Penrith are far less likely to move away from what’s worked for them the past two seasons. Alongside the Storm they have adapted best to the new rules.
But there may be the odd tweak in how they get out of their own end. They rely on getting the ball wide early to make metres and open up the field to run shape.
Souths rushed up early on them earlier in the finals series, ushering Isaah Yeo back to the middle of the field. And if he isn’t passing, the Panthers are in trouble.
Their kicking game alongside kick chases nailed Brian To’o into the corner, and continuously kicking to him meant the Panthers couldn’t use him on tackle two or three to keep the set rolling.

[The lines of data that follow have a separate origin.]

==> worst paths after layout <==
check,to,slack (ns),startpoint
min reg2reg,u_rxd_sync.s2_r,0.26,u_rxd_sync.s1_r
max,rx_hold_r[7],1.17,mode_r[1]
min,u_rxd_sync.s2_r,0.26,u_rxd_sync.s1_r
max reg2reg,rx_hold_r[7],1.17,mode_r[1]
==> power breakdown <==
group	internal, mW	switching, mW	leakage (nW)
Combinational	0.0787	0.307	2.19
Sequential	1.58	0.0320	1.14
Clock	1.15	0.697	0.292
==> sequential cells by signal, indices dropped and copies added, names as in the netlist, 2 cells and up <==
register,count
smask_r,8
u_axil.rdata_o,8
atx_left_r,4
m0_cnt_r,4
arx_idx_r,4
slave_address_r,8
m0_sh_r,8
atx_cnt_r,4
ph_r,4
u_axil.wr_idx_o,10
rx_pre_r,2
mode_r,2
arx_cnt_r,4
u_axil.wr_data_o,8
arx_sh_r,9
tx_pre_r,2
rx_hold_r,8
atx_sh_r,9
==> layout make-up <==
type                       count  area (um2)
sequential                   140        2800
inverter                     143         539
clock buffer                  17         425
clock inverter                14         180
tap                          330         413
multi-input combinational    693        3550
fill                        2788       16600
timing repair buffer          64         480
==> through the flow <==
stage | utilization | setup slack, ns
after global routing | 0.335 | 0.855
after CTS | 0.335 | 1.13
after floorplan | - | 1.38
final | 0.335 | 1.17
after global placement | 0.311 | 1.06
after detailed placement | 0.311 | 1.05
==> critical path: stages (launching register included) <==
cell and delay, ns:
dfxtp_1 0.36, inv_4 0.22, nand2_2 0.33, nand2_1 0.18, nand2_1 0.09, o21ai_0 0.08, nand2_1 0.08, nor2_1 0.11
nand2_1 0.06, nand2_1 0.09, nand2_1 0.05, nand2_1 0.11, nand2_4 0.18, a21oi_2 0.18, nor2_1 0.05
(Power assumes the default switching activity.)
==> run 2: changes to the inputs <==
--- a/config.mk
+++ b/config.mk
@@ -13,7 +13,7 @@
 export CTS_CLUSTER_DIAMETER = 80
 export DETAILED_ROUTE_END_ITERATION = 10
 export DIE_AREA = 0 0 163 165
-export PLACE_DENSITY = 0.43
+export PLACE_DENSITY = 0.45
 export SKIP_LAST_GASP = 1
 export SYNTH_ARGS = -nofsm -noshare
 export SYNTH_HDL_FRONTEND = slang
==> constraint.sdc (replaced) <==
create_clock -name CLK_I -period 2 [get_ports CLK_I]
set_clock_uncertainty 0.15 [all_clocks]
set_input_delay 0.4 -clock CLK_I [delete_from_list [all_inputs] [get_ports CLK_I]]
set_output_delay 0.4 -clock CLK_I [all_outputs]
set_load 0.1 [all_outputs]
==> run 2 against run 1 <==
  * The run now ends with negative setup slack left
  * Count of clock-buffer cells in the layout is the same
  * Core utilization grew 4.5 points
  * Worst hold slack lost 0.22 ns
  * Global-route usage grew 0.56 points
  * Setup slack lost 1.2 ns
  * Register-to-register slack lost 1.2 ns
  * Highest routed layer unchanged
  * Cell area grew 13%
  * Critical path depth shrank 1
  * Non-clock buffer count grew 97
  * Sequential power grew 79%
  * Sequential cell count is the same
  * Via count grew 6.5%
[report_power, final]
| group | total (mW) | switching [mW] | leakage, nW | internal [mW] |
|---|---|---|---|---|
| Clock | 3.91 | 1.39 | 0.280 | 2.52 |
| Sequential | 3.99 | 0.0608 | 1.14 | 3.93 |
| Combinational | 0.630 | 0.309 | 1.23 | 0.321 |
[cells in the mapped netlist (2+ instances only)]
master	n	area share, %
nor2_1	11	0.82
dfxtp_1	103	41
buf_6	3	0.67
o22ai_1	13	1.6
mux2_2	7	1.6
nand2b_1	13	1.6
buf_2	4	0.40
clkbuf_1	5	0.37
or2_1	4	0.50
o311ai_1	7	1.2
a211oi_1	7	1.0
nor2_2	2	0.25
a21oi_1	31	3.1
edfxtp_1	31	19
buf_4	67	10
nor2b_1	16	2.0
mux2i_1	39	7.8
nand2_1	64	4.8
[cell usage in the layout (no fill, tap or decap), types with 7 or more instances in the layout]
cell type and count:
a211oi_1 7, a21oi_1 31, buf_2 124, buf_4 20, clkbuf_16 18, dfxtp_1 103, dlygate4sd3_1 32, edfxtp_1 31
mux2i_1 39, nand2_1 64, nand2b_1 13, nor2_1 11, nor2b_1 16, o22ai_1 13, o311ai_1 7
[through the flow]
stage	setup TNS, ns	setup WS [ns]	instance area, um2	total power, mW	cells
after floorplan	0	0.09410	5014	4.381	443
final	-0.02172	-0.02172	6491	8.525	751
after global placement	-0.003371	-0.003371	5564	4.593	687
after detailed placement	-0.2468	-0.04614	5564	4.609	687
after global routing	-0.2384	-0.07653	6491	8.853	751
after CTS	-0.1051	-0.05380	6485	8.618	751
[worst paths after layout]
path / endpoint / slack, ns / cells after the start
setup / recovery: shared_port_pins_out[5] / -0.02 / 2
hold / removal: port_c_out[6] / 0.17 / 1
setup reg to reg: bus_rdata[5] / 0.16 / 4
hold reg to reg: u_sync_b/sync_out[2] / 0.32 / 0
### config.mk
export PLATFORM = sky130hd
export DESIGN_NAME = bpm_power_mode
export DESIGN_NICKNAME = d
export VERILOG_FILES = /design/src/bpm_pkg.sv /design/src/bpm_power_mode.sv /design/src/bpm_pin_sync.sv
export SDC_FILE = /design/constraint.sdc
export NUM_CORES = 1
export LEC_CHECK = 0
export BUFFER_PORTS_ARGS = -buffer_cell sky130_fd_sc_hd__buf_2
export CAP_MARGIN = 10
export CORE_MARGIN = 2
export CORE_UTILIZATION = 59
export CTS_CLUSTER_DIAMETER = 40
export DETAILED_ROUTE_END_ITERATION = 8
export PLACE_DENSITY = 0.78
export SYNTH_ARGS = -nofsm -noshare
export SYNTH_HDL_FRONTEND = slang
export SYNTH_SLANG_ARGS = --single-unit
### constraint.sdc
create_clock -name clk_sys -period 3.85 [get_ports clk_sys]
set_input_delay 0.385 -clock clk_sys [delete_from_list [all_inputs] [get_ports clk_sys]]
set_output_delay 0.385 -clock clk_sys [all_outputs]
set_load 0.01 [all_outputs]
`src/design/dcd_defs.vh`:
```
`ifndef DCD_DEFS_VH
`define DCD_DEFS_VH

// ----------------------------------------
// register byte offsets
// ----------------------------------------
`define DCD_OFS_CONTROL_REGISTER_B 5'h00
`define DCD_OFS_CONTROL_REGISTER_C 5'h04
`define DCD_OFS_TIMING 5'h08
`define DCD_OFS_CH0_LOW 5'h0C
`define DCD_OFS_CH0_HIGH 5'h10
`define DCD_OFS_CH1_LOW 5'h14
`define DCD_OFS_CH1_HIGH 5'h18
`define DCD_OFS_STATUS 5'h1C

// ----------------------------------------
// field positions
// ----------------------------------------
`define DCD_CHANNEL_SELECT_FIELD_BIT 0
`define DCD_LEFT_ADJUST_BIT_BIT 0
`define DCD_REFRESH_LSB 0
`define DCD_REFRESH_MSB 3

// ----------------------------------------
// reset values
// ----------------------------------------
`define DCD_CONTROL_REGISTER_B_RST 8'h00
`define DCD_CONTROL_REGISTER_C_RST 8'h00
`define DCD_TIMING_RST 8'h00
`define DCD_DATA_RST 8'h00

// ----------------------------------------
// timing
// ----------------------------------------
`define DCD_CLK_NS 100
`define DCD_SAMPLE_NS 1000
`define DCD_REF_UNIT_NS 6400
`define DCD_SAMPLE_CYC ((`DCD_SAMPLE_NS + `DCD_CLK_NS - 1) / `DCD_CLK_NS)
`define DCD_REF_UNIT_CYC ((`DCD_REF_UNIT_NS + `DCD_CLK_NS - 1) / `DCD_CLK_NS)

`endif

```
`src/design/dcd_top.v`:
```
// Implementation choices: the register offsets and the Wishbone register port.
`timescale 1ns/1ps
`include "dcd_defs.vh"

module dcd_top #(
  parameter SAMPLE_CYC = `DCD_SAMPLE_CYC,
  parameter REF_UNIT_CYC = `DCD_REF_UNIT_CYC,
  parameter FIFO_DEPTH = 4
) (
  input wire clk_i,
  input wire rst_i,
  input wire wb_cyc_i,
  input wire wb_stb_i,
  input wire wb_we_i,
  input wire [4:0] wb_adr_i,
  input wire [3:0] wb_sel_i,
  input wire [31:0] wb_dat_i,
  output reg [31:0] wb_dat_o,
  output reg wb_ack_o,
  input wire ev_ch0_i,
  input wire ev_ch1_i,
  output reg [11:0] ch0_value_o,
  output reg [11:0] ch1_value_o,
  output reg ch0_drive_o,
  output reg ch1_drive_o,
  output reg ch0_sample_o,
  output reg ch1_sample_o,
  output reg busy_o
);
  // ----------------------------------------
  // declarations
  // ----------------------------------------
  localparam [10:0] REF_UNIT = REF_UNIT_CYC[10:0]; // refresh step in cycles
  localparam [7:0] SAMPLE_LEN = SAMPLE_CYC[7:0]; // sample interval in cycles
  localparam CONV_IDLE = 1'b0; // converter free
  localparam CONV_BUSY = 1'b1; // sample interval running

  reg [7:0] control_register_b; // channel select
  reg [7:0] control_register_c; // left adjust
  reg [7:0] timing_control_register; // refresh period
  reg [7:0] ch0_low_reg; // channel 0 low byte
  reg [7:0] ch0_high_reg; // channel 0 high byte
  reg [7:0] ch1_low_reg; // channel 1 low byte
  reg [7:0] ch1_high_reg; // channel 1 high byte
  reg req0_reg; // channel 0 conversion asked
  reg req1_reg; // channel 1 conversion asked
  reg ref0_reg; // channel 0 refresh due
  reg ref1_reg; // channel 1 refresh due
  reg [10:0] ref_cnt_reg; // free running refresh timer
  reg conv_state_reg; // converter state
  reg [7:0] conv_cnt_reg; // sample interval count
  reg conv_ch_reg; // channel being sampled

  wire channel_select_field; // 1 = dual
  wire left_adjust_bit; // 1 = left adjusted
  wire [3:0] refresh_field; // 0 = refresh off
  wire wb_req; // bus access under way
  wire wb_wr; // write takes effect now
  wire lane0; // low byte lane enabled
  wire wr_ch0_high; // channel 0 high byte write
  wire wr_ch1_high; // channel 1 high byte write
  wire [11:0] ch0_val; // assembled channel 0 value
  wire [11:0] ch1_val; // assembled channel 1 value
  wire [10:0] ref_period; // refresh period in cycles
  wire ref_tick; // refresh interval elapsed
  wire push_valid; // something to queue
  wire push_ready; // fifo has room
  wire push_ch; // channel to queue
  wire [12:0] push_word; // {channel, value}
  wire pop_valid; // queued conversion waiting
  wire pop_ready; // converter takes it
  wire [12:0] pop_word; // next conversion
  wire take_req0; // queue request 0 now
  wire take_req1; // queue request 1 now
  wire take_ref0; // queue refresh 0 now
  wire take_ref1; // queue refresh 1 now
  reg [31:0] rd_data; // read mux

  // ----------------------------------------
  // field decode
  // ----------------------------------------
  assign channel_select_field = control_register_b[`DCD_CHANNEL_SELECT_FIELD_BIT];
  assign left_adjust_bit = control_register_c[`DCD_LEFT_ADJUST_BIT_BIT];
  assign refresh_field = timing_control_register[`DCD_REFRESH_MSB:`DCD_REFRESH_LSB];

  // value assembly from byte pairs
  assign ch0_val = left_adjust_bit ? {ch0_high_reg, ch0_low_reg[7:4]}
                                   : {ch0_high_reg[3:0], ch0_low_reg};
  assign ch1_val = left_adjust_bit ? {ch1_high_reg, ch1_low_reg[7:4]}
                                   : {ch1_high_reg[3:0], ch1_low_reg};

  // ----------------------------------------
  // wishbone slave
  // ----------------------------------------
  assign wb_req = wb_cyc_i & wb_stb_i;
  assign wb_wr = wb_req & wb_we_i & wb_ack_o;
  assign lane0 = wb_sel_i[0];
  assign wr_ch0_high = wb_wr & lane0 & (wb_adr_i == `DCD_OFS_CH0_HIGH);
  assign wr_ch1_high = wb_wr & lane0 & (wb_adr_i == `DCD_OFS_CH1_HIGH);

  // read mux, unmapped reads zero
  always @* begin
    rd_data = 32'h0000_0000;
    case (wb_adr_i)
      `DCD_OFS_CONTROL_REGISTER_B: rd_data = {24'h000000, control_register_b};
      `DCD_OFS_CONTROL_REGISTER_C: rd_data = {24'h000000, control_register_c};
      `DCD_OFS_TIMING: rd_data = {24'h000000, timing_control_register};
      `DCD_OFS_CH0_LOW: rd_data = {24'h000000, ch0_low_reg};
      `DCD_OFS_CH0_HIGH: rd_data = {24'h000000, ch0_high_reg};
      `DCD_OFS_CH1_LOW: rd_data = {24'h000000, ch1_low_reg};
      `DCD_OFS_CH1_HIGH: rd_data = {24'h000000, ch1_high_reg};
      `DCD_OFS_STATUS: rd_data = {24'h000000, pop_valid, conv_ch_reg, conv_state_reg,
                                  ~push_ready, ref1_reg, ref0_reg, req1_reg, req0_reg};
      default: rd_data = 32'h0000_0000;
    endcase
  end

  // ack one cycle after request, dropped the cycle after
  always @(posedge clk_i) begin
    if (rst_i) begin
      wb_ack_o <= 1'b0;
      wb_dat_o <= 32'h0000_0000;
    end else begin
      wb_ack_o <= wb_req & ~wb_ack_o;
      if (wb_req & ~wb_ack_o) begin
        wb_dat_o <= wb_we_i ? 32'h0000_0000 : rd_data;
      end
    end
  end

  // register writes on the acknowledged edge
  always @(posedge clk_i) begin
    if (rst_i) begin
      control_register_b <= `DCD_CONTROL_REGISTER_B_RST;
      control_register_c <= `DCD_CONTROL_REGISTER_C_RST;
      timing_control_register <= `DCD_TIMING_RST;
      ch0_low_reg <= `DCD_DATA_RST;
      ch0_high_reg <= `DCD_DATA_RST;
      ch1_low_reg <= `DCD_DATA_RST;
      ch1_high_reg <= `DCD_DATA_RST;
    end else if (wb_wr & lane0) begin
      case (wb_adr_i)
        `DCD_OFS_CONTROL_REGISTER_B: control_register_b <= wb_dat_i[7:0];
        `DCD_OFS_CONTROL_REGISTER_C: control_register_c <= wb_dat_i[7:0];
        `DCD_OFS_TIMING: timing_control_register <= wb_dat_i[7:0];
        `DCD_OFS_CH0_LOW: ch0_low_reg <= wb_dat_i[7:0];
        `DCD_OFS_CH0_HIGH: ch0_high_reg <= wb_dat_i[7:0];
        `DCD_OFS_CH1_LOW: ch1_low_reg <= wb_dat_i[7:0];
        `DCD_OFS_CH1_HIGH: ch1_high_reg <= wb_dat_i[7:0];
        default: ;
      endcase
    end
  end

  // ----------------------------------------
  // refresh interval generator
  // ----------------------------------------
  assign ref_period = {7'h00, refresh_field} * REF_UNIT;
  assign ref_tick = channel_select_field & (refresh_field != 4'h0) &
                    (ref_cnt_reg >= ref_period - 11'h001);

  // free running, only the period and mode touch it
  always @(posedge clk_i) begin
    if (rst_i) begin
      ref_cnt_reg <= 11'h000;
    end else if (ref_tick | ~channel_select_field | (refresh_field == 4'h0)) begin
      ref_cnt_reg <= 11'h000;
    end else begin
      ref_cnt_reg <= ref_cnt_reg + 11'h001;
    end
  end

  // ----------------------------------------
  // pending requests and queue feed
  // ----------------------------------------
  // priority: asked conversions, then refresh ch0, then ch1
  assign take_req0 = push_ready & req0_reg;
  assign take_req1 = push_ready & ~req0_reg & req1_reg;
  assign take_ref0 = push_ready & ~req0_reg & ~req1_reg & ref0_reg;
  assign take_ref1 = push_ready & ~req0_reg & ~req1_reg & ~ref0_reg & ref1_reg;
  assign push_valid = req0_reg | req1_reg | ref0_reg | ref1_reg;
  assign push_ch = ~(req0_reg | (~req1_reg & ref0_reg));
  assign push_word = {push_ch, push_ch ? ch1_val : ch0_val};

  // flags: a new set wins over its own clear
  always @(posedge clk_i) begin
    if (rst_i) begin
      req0_reg <= 1'b0;
      req1_reg <= 1'b0;
      ref0_reg <= 1'b0;
      ref1_reg <= 1'b0;
    end else begin
      req0_reg <= (req0_reg & ~take_req0) | wr_ch0_high | ev_ch0_i;
      req1_reg <= (req1_reg & ~take_req1 & channel_select_field) |
                  (channel_select_field & (wr_ch1_high | ev_ch1_i));
      ref0_reg <= (ref0_reg & ~take_ref0 & channel_select_field) | ref_tick;
      ref1_reg <= (ref1_reg & ~take_ref1 & channel_select_field) | ref_tick;
    end
  end

  // ----------------------------------------
  // conversion queue
  // ----------------------------------------
  dcd_fifo #(
    .WIDTH(13),
    .DEPTH(FIFO_DEPTH),
    .AW(2)
  ) u_fifo (
    .clk_i(clk_i),
    .rst_i(rst_i),
    .in_valid_i(push_valid),
    .in_ready_o(push_ready),
    .in_data_i(push_word),
    .out_valid_o(pop_valid),
    .out_ready_i(pop_ready),
    .out_data_o(pop_word)
  );

  // converter accepts only when idle, so the queue can fill
  assign pop_ready = (conv_state_reg == CONV_IDLE);

  // ----------------------------------------
  // shared conversion block
  // ----------------------------------------
  always @(posedge clk_i) begin
    if (rst_i) begin
      conv_state_reg <= CONV_IDLE;
      conv_cnt_reg <= 8'h00;
      conv_ch_reg <= 1'b0;
      ch0_value_o <= 12'h000;
      ch1_value_o <= 12'h000;
      ch0_sample_o <= 1'b0;
      ch1_sample_o <= 1'b0;
      busy_o <= 1'b0;
    end else begin
      case (conv_state_reg)
        CONV_IDLE: begin
          ch0_sample_o <= 1'b0;
          ch1_sample_o <= 1'b0;
          busy_o <= 1'b0;
          if (pop_valid) begin
            conv_state_reg <= CONV_BUSY;
            conv_cnt_reg <= 8'h00;
            busy_o <= 1'b1;
            if (~channel_select_field) begin
              conv_ch_reg <= 1'b0;
              ch0_value_o <= pop_word[11:0];
            end else if (pop_word[12]) begin
              conv_ch_reg <= 1'b1;
              ch1_value_o <= pop_word[11:0];
              ch1_sample_o <= 1'b1;
            end else begin
              conv_ch_reg <= 1'b0;
              ch0_value_o <= pop_word[11:0];
              ch0_sample_o <= 1'b1;
            end
          end
        end
        CONV_BUSY: begin
          // one sample interval per conversion
          if (conv_cnt_reg >= SAMPLE_LEN - 8'h01) begin
            conv_state_reg <= CONV_IDLE;
            ch0_sample_o <= 1'b0;
            ch1_sample_o <= 1'b0;
            busy_o <= 1'b0;
          end else begin
            conv_cnt_reg <= conv_cnt_reg + 8'h01;
          end
        end
        default: begin
          conv_state_reg <= CONV_IDLE;
        end
      endcase
    end
  end

  // ----------------------------------------
  // output drivers
  // ----------------------------------------
  // single: ch0 driven always, no hold; dual: both held outputs
  always @(posedge clk_i) begin
    if (rst_i) begin
      ch0_drive_o <= 1'b0;
      ch1_drive_o <= 1'b0;
    end else begin
      ch0_drive_o <= 1'b1;
      ch1_drive_o <= channel_select_field;
    end
  end
endmodule // dcd_top

```
`src/design/dcd_fifo.v`:
```
`timescale 1ns/1ps

// ----------------------------------------
// small request fifo with valid/ready on both sides
// ----------------------------------------
module dcd_fifo #(
  parameter WIDTH = 13,
  parameter DEPTH = 4,
  parameter AW = 2
) (
  input wire clk_i,
  input wire rst_i,
  input wire in_valid_i,
  output wire in_ready_o,
  input wire [WIDTH-1:0] in_data_i,
  output wire out_valid_o,
  input wire out_ready_i,
  output wire [WIDTH-1:0] out_data_o
);
  reg [WIDTH-1:0] mem [0:DEPTH-1]; // storage words
  reg [AW-1:0] wr_ptr_reg; // write pointer
  reg [AW-1:0] rd_ptr_reg; // read pointer
  reg [AW:0] count_reg; // words held
  wire push; // word accepted
  wire pop; // word delivered

  assign in_ready_o = (count_reg != DEPTH[AW:0]);
  assign out_valid_o = (count_reg != {(AW+1){1'b0}});
  assign out_data_o = mem[rd_ptr_reg];
  assign push = in_valid_i & in_ready_o;
  assign pop = out_valid_o & out_ready_i;

  // storage write, no reset needed
  always @(posedge clk_i) begin
    if (push) begin
      mem[wr_ptr_reg] <= in_data_i;
    end
  end

  // pointers and fill count
  always @(posedge clk_i) begin
    if (rst_i) begin
      wr_ptr_reg <= {AW{1'b0}};
      rd_ptr_reg <= {AW{1'b0}};
      count_reg <= {(AW+1){1'b0}};
    end else begin
      if (push) begin
        wr_ptr_reg <= (wr_ptr_reg == DEPTH[AW-1:0] - 1'b1) ? {AW{1'b0}} : wr_ptr_reg + 1'b1;
      end
      if (pop) begin
        rd_ptr_reg <= (rd_ptr_reg == DEPTH[AW-1:0] - 1'b1) ? {AW{1'b0}} : rd_ptr_reg + 1'b1;
      end
      if (push & ~pop) begin
        count_reg <= count_reg + 1'b1;
      end else if (pop & ~push) begin
        count_reg <= count_reg - 1'b1;
      end
    end
  end
endmodule // dcd_fifo

```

They limited To’o to fewer than 200 metres, while also targeting James Fisher-Harris and keeping him under 100 metres.
Cleary’s kicking game once again was a massive part of their win over the Storm and he will be targeting Blake Taaffe.
However, he’s going to have to be smarter than last time, given Taaffe shook off an early drop to be perfect for the rest of the game.
That’s a thing of beauty
We’re all set for an entertaining grand final. A dry Suncorp stadium, a packed house (COVID permitting) and two popular sides.
The only thing that could make this better is if it were played in Sydney where the two sides’ loyal fanbases reside.
Both teams were emotional following their respective preliminary final wins. The tears for Souths with Benji Marshall heading to his first grand final since his triumph with the Wests Tigers in 2005.
There was plenty of jumping on top of each other at Penrith as they looked to extricate the demons of last year.
But like Rocky before his first fight with Lang, it’s important neither side gets caught up with those wins. The preliminary final doesn’t strap the championship belt around your waist.
The Panthers are unlikely to be nervous like they were last year, with nearly every member of their side now having played in a grand final.
Souths may not have a stack of grand final experience, but Reynolds has been there alongside Alex Johnston, Marshall and Tom Burgess, not to mention Bennett’s credentials.
It’s been a long year, especially in New South Wales which has been in lockdown since June.
Like Mickey looking at the statue of Rocky, let’s hope we’re talking about what a beautiful grand final we get to watch on Sunday night.